James Bond feature part of physics class at CLC

Posted: Wednesday, November 26, 2003

So, how does Agent 007 -- aka James Bond -- do it? What exactly is the force that propels the Batmobile?

What's behind the momentum and energy of Hollywood stunt cruisers when they collide?

Central Lakes College physics students have an idea. Their experiments with a laboratory collision demonstrator determine energy changes and classifications that are the basis for fictional action episodes designed to look real.

In the redesigned multipurpose lab on the Brainerd campus, they are using a rail with collision carts and motional detectors connected to computers equipped with data acquisition software (LoggerPro).

"We're measuring momentum and energy after a collision," said Dustin Blue of Virginia, a sophomore planning to study marine biology at Hawaii Pacific University after earning his transfer degree at CLC.

Instructor Brian Kohn watches his bright collegiates compute and evaluate data from the automated system loaded into the computer. They measure the velocity of objects, everything compiled in metric measurement.

These may be slow-speed collisions, with the crash carts zipping toward each other at a blazing half-meter per second (1.12 mph).

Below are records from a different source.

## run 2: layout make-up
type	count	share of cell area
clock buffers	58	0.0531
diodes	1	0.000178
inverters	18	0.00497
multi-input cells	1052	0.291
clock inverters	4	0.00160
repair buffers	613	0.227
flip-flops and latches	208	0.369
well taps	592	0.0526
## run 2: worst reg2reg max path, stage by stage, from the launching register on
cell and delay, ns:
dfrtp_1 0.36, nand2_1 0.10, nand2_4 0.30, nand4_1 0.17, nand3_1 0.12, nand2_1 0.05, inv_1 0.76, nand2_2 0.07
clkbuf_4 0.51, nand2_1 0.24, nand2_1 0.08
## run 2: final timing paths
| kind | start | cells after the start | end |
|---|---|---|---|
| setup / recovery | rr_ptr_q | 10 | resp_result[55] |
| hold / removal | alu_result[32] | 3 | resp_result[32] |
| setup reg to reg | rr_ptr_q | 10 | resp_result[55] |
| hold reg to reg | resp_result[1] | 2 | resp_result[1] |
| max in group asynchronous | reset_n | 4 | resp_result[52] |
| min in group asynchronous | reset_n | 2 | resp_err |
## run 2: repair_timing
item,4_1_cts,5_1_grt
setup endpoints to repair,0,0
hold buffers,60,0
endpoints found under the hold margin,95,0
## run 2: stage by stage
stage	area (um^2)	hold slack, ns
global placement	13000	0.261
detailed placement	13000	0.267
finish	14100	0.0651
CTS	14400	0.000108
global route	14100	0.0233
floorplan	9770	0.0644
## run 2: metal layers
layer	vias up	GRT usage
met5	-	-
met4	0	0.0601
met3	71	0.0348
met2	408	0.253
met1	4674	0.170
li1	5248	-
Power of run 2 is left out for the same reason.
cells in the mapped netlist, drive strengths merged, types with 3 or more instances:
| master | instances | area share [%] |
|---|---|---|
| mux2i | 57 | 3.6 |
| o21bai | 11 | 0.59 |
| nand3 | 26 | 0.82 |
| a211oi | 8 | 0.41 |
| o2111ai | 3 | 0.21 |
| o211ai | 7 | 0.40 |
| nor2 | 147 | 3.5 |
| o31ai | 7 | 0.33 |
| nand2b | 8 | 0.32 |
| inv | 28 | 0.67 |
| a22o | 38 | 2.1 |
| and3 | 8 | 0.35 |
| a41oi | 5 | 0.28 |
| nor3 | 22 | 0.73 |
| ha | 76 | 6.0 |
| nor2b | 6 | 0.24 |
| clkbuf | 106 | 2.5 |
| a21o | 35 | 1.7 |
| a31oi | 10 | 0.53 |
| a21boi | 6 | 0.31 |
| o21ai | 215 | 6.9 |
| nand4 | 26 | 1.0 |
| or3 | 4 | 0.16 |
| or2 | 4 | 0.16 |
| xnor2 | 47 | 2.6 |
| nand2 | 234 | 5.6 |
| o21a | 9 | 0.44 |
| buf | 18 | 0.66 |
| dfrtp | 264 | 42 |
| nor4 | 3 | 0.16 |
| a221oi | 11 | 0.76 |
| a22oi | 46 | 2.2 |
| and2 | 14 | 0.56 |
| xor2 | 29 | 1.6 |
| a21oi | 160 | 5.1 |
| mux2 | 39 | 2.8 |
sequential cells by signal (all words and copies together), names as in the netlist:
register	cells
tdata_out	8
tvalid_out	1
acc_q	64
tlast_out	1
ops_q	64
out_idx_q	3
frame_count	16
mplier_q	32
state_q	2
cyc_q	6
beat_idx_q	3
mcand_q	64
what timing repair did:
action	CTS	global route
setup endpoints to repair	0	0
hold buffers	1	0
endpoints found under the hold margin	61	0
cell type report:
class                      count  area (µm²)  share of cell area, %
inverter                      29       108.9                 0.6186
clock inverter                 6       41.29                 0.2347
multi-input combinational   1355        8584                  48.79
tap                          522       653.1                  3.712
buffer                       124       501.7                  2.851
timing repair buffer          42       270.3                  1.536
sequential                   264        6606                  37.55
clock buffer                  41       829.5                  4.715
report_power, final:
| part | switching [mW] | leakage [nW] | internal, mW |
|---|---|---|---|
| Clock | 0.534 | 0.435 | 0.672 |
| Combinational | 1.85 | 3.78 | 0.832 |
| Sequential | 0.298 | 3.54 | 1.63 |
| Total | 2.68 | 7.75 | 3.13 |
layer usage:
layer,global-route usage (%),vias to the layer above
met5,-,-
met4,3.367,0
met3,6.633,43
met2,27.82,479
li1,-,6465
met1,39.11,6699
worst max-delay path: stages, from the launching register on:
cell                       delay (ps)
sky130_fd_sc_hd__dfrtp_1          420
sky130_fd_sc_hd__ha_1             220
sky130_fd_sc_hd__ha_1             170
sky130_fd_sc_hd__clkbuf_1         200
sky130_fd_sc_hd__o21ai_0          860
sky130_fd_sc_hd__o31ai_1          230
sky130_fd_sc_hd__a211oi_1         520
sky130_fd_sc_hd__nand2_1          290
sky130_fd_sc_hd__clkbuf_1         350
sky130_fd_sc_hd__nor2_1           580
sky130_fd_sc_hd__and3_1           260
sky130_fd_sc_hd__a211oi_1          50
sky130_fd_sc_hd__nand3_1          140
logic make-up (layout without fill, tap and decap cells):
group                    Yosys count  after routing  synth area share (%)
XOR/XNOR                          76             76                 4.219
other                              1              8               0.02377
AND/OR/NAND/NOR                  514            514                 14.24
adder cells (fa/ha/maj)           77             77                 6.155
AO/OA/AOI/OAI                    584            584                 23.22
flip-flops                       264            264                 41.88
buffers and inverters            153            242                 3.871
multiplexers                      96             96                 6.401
**config.mk**
```make
export PLATFORM = sky130hd
export DESIGN_NAME = amber48_uart_rx_flat
export DESIGN_NICKNAME = d
export VERILOG_FILES = /design/src/rtl/amber48_uart_rx_if.sv /design/src/rtl/amber48_uart_rx.sv /design/src/flat_wrapper.sv
export SDC_FILE = /design/constraint.sdc
export NUM_CORES = 1
export LEC_CHECK = 0
export BUFFER_PORTS_ARGS = -buffer_cell sky130_fd_sc_hd__buf_2
export CORE_AREA = 2 2 105 107
export DETAILED_ROUTE_END_ITERATION = 6
export DIE_AREA = 0 0 107 109
export GPL_ROUTABILITY_DRIVEN = 0
export SYNTH_ARGS = -nofsm -noshare
export SYNTH_HDL_FRONTEND = slang
export SYNTH_SLANG_ARGS = --single-unit
```
**constraint.sdc**
```tcl
create_clock -name sys_clk -period 6.62 [get_ports sys_clk]
set_clock_uncertainty 0.15 [all_clocks]
set_input_delay 0.331 -clock sys_clk [delete_from_list [all_inputs] [get_ports sys_clk]]
set_output_delay 0.331 -clock sys_clk [all_outputs]
set_load 0.02 [all_outputs]
```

But the data can be extrapolated onto the grand scale of what we see in the movies as life-size vehicles crash.

These studies mirror the kind of impact research conducted by the Insurance Institute and other safety-issue agencies that determine the survival rates and likelihood of injuries resulting from impacts.

A James Bond-like feature can be employed as part of the research. One end of the collision cart includes a miniature battering ram. The protruding ram clicks out of the cart and thrusts an adjacent cart down the track.

Is it an elastic, inelastic or super-elastic collision? It depends on how much energy is conserved, how much kinetic energy is lost or gained, and if the objects stick together after collision.

"It is rather fascinating, once you begin to compare energy changes in the different collisions," said John Richardson, a native of England planning to study ecology and sociology at St. Cloud State University next fall.

Tom Nixon, Deerwood, is among the quickest to compute and advise of results that are retrieved for display on the computer screen. "This simulates the spontaneous splitting of an atom," he said.

Blake St. Sauver, Pierz, mans the computer and likes the graphic displays that can be produced using LoggerPro software. "It is interesting to see the results of various types of collisions and the changes as we switch from magnetic bumpers to Velcro and back," he said.

These students share the modernized lab and equipment with those taking courses in earth science, engineering design and astronomy.

"We are gaining a great deal of versatility with what used to be just the physics lab," said Kohn. The physics department has gained a fair amount of relevant, critical space for the growing program Kohn inherited when the venerable George Bedard retired.

Instructors Dave Kobilka (earth science) and Jim Wentworth (astronomy) are making use of the facilities. Chemistry, oceanography and biology have additional laboratory and lecture space in the east wing at CLC.